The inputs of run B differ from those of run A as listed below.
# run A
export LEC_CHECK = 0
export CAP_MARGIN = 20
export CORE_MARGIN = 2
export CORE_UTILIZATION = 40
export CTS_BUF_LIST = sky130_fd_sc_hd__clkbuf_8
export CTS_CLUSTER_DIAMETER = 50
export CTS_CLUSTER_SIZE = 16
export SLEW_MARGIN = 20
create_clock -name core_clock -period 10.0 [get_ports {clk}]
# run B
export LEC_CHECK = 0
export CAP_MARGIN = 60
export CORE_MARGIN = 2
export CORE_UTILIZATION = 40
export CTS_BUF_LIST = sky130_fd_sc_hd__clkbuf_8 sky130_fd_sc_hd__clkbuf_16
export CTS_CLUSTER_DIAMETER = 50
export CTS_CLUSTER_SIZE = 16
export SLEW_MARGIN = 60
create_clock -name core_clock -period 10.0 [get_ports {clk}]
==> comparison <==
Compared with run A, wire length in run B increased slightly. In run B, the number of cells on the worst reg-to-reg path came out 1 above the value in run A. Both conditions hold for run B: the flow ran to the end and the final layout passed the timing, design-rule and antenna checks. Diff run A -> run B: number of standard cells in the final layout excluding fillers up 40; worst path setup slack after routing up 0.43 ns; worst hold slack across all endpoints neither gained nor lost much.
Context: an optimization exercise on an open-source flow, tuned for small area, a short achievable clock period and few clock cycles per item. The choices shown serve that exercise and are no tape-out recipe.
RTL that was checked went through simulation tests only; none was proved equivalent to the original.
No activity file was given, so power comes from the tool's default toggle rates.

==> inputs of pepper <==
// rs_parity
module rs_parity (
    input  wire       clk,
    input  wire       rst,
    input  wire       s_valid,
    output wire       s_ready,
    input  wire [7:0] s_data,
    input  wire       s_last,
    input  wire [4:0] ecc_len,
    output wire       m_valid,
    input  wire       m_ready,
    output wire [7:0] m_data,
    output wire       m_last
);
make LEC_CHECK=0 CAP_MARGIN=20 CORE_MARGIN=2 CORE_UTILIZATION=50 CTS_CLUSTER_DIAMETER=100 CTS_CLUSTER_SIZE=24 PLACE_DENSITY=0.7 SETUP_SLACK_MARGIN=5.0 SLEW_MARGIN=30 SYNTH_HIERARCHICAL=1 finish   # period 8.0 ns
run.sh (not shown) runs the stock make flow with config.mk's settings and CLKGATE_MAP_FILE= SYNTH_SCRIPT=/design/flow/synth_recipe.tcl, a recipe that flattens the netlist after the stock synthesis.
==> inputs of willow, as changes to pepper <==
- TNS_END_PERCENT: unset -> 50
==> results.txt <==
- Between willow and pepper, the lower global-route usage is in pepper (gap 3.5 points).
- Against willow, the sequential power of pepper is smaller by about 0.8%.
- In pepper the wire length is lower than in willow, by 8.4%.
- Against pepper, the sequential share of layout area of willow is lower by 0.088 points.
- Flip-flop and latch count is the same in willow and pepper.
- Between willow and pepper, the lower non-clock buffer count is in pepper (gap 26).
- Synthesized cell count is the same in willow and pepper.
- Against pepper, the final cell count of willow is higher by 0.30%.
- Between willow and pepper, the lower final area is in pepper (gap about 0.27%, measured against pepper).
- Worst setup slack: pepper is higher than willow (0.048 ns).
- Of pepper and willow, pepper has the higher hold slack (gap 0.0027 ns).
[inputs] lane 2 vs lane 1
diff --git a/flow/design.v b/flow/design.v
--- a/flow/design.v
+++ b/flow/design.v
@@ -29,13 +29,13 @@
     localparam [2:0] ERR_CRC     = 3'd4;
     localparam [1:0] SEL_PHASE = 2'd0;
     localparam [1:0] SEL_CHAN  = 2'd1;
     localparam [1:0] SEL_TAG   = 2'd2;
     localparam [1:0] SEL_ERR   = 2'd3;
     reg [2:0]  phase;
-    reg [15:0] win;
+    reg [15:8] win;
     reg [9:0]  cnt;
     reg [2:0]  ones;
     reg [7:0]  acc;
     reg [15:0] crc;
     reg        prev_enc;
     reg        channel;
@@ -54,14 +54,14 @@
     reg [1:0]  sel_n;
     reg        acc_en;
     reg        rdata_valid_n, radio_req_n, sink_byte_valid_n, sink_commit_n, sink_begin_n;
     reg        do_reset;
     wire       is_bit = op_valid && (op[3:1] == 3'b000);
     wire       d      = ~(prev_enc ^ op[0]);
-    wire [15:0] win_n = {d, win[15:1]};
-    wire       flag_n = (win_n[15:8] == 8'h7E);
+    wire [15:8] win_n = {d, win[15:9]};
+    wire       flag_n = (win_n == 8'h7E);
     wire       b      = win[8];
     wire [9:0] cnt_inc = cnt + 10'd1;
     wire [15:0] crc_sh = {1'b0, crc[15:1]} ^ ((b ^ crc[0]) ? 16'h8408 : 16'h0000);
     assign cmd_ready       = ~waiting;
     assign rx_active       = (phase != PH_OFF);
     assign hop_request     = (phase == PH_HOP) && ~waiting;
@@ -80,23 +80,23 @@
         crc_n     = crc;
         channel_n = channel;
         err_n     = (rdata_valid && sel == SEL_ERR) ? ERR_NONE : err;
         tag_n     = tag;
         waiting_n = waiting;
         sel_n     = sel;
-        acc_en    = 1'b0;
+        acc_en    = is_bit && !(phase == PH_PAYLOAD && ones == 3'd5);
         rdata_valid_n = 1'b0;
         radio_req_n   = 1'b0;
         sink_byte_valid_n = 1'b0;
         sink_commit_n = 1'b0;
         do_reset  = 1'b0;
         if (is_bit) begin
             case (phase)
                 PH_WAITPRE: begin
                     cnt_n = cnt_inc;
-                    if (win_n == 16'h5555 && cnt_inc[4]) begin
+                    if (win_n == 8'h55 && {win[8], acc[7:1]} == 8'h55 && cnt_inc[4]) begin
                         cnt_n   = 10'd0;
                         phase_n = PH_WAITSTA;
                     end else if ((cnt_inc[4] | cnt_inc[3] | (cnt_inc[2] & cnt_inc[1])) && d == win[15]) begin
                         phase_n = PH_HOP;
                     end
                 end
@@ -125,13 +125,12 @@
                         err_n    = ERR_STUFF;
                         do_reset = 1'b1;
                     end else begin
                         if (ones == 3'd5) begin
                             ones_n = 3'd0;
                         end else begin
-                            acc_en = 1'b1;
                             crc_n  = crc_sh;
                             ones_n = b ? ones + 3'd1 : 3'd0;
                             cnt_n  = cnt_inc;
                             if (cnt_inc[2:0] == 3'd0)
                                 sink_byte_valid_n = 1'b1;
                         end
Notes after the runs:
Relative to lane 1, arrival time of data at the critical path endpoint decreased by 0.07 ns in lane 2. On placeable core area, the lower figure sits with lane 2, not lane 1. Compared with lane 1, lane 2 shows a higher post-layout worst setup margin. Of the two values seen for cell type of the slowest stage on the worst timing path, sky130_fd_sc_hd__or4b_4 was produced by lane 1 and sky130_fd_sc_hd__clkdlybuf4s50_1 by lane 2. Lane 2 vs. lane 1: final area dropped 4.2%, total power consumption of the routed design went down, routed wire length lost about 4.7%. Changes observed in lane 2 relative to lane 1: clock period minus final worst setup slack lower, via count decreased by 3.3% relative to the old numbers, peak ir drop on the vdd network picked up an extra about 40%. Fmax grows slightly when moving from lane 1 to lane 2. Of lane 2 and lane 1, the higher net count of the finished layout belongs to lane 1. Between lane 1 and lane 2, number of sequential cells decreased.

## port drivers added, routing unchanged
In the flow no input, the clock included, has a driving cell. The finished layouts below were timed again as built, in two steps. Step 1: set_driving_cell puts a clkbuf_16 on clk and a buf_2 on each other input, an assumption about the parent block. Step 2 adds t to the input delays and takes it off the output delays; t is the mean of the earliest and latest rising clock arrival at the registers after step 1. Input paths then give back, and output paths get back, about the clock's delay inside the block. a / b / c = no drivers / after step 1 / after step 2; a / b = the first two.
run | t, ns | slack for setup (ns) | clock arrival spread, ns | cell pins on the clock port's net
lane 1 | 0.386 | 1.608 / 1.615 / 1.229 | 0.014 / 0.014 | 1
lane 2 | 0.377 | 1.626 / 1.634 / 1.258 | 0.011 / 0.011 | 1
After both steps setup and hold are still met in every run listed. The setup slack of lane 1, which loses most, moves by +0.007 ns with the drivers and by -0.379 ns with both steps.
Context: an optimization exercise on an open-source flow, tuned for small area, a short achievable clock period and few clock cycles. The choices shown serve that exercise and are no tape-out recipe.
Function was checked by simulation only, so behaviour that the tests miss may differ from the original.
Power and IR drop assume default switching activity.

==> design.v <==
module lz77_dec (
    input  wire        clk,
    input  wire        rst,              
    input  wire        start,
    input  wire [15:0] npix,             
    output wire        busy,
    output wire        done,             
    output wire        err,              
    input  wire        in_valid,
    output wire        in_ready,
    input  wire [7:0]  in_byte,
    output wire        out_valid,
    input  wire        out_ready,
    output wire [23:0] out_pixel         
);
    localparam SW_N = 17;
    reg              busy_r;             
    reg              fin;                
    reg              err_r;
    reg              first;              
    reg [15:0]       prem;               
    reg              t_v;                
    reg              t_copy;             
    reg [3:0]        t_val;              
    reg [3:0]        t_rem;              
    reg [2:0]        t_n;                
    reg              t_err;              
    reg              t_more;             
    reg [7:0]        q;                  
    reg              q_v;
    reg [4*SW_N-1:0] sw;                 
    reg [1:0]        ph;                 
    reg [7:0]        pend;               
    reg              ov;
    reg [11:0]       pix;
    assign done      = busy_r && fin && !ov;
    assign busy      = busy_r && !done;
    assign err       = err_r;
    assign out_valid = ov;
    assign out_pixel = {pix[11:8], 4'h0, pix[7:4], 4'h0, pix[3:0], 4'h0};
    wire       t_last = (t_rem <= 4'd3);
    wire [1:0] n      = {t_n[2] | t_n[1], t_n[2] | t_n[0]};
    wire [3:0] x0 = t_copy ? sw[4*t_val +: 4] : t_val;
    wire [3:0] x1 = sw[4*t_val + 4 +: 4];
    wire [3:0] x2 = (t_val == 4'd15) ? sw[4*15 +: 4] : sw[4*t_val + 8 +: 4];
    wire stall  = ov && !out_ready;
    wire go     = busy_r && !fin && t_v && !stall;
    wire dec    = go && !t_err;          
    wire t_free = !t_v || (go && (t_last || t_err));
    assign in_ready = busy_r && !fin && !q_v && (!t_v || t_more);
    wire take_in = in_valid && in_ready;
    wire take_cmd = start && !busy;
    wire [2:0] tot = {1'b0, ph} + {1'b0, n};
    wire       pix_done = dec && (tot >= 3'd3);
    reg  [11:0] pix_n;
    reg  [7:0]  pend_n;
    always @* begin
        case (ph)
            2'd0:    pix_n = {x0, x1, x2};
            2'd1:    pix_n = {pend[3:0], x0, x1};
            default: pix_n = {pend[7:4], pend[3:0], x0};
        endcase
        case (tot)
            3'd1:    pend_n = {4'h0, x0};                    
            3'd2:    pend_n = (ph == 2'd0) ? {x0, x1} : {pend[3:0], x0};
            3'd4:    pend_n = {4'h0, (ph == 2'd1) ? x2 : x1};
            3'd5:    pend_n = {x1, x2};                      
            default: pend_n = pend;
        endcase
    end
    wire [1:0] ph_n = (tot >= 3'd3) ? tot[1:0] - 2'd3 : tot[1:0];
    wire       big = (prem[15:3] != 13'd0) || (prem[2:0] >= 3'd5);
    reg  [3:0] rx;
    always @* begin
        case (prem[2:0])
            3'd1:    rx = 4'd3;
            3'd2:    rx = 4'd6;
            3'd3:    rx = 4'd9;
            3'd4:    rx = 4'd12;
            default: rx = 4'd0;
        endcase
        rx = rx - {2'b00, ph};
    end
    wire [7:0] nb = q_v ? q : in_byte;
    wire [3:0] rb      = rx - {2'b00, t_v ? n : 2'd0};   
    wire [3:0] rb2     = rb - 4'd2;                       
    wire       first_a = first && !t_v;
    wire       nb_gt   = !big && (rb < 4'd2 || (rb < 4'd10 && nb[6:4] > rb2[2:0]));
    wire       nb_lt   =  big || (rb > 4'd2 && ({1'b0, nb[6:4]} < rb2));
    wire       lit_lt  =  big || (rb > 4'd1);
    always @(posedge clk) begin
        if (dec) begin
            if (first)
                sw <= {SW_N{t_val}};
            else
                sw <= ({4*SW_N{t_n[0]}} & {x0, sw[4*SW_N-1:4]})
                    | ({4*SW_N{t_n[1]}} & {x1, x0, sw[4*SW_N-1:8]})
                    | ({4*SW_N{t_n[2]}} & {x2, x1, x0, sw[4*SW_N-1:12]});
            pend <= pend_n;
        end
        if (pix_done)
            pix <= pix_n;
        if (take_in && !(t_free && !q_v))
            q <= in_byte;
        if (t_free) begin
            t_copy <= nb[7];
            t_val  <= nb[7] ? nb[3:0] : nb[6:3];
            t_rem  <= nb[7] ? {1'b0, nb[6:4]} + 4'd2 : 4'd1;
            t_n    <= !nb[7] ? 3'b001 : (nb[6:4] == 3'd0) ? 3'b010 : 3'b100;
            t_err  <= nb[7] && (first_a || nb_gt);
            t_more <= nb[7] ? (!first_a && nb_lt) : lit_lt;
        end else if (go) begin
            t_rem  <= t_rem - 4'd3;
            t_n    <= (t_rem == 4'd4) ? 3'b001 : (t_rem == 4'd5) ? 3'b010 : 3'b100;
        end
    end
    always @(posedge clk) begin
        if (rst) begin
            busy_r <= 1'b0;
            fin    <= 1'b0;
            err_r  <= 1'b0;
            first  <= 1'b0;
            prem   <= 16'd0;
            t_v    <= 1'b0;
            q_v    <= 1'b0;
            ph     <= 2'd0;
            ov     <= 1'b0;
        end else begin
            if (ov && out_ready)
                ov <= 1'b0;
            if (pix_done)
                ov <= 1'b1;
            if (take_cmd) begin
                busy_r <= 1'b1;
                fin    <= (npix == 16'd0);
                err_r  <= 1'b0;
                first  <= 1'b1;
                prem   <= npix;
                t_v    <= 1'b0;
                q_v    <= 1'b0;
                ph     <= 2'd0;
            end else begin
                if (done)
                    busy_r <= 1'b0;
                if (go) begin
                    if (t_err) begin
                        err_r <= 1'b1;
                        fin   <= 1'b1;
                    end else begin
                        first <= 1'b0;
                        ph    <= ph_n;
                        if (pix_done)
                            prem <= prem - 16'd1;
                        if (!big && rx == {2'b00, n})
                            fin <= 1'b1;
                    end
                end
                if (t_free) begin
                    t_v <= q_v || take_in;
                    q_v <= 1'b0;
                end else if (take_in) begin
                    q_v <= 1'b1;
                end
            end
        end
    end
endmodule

^^^^^^^^

TASK DETAILS >> List each line of the entries that holds the string "below".

YOUR SOLUTION >>
The inputs of run B differ from those of run A as listed below.
In the flow no input, the clock included, has a driving cell. The finished layouts below were timed again as built, in two steps. Step 1: set_driving_cell puts a clkbuf_16 on clk and a buf_2 on each other input, an assumption about the parent block. Step 2 adds t to the input delays and takes it off the output delays; t is the mean of the earliest and latest rising clock arrival at the registers after step 1. Input paths then give back, and output paths get back, about the clock's delay inside the block. a / b / c = no drivers / after step 1 / after step 2; a / b = the first two.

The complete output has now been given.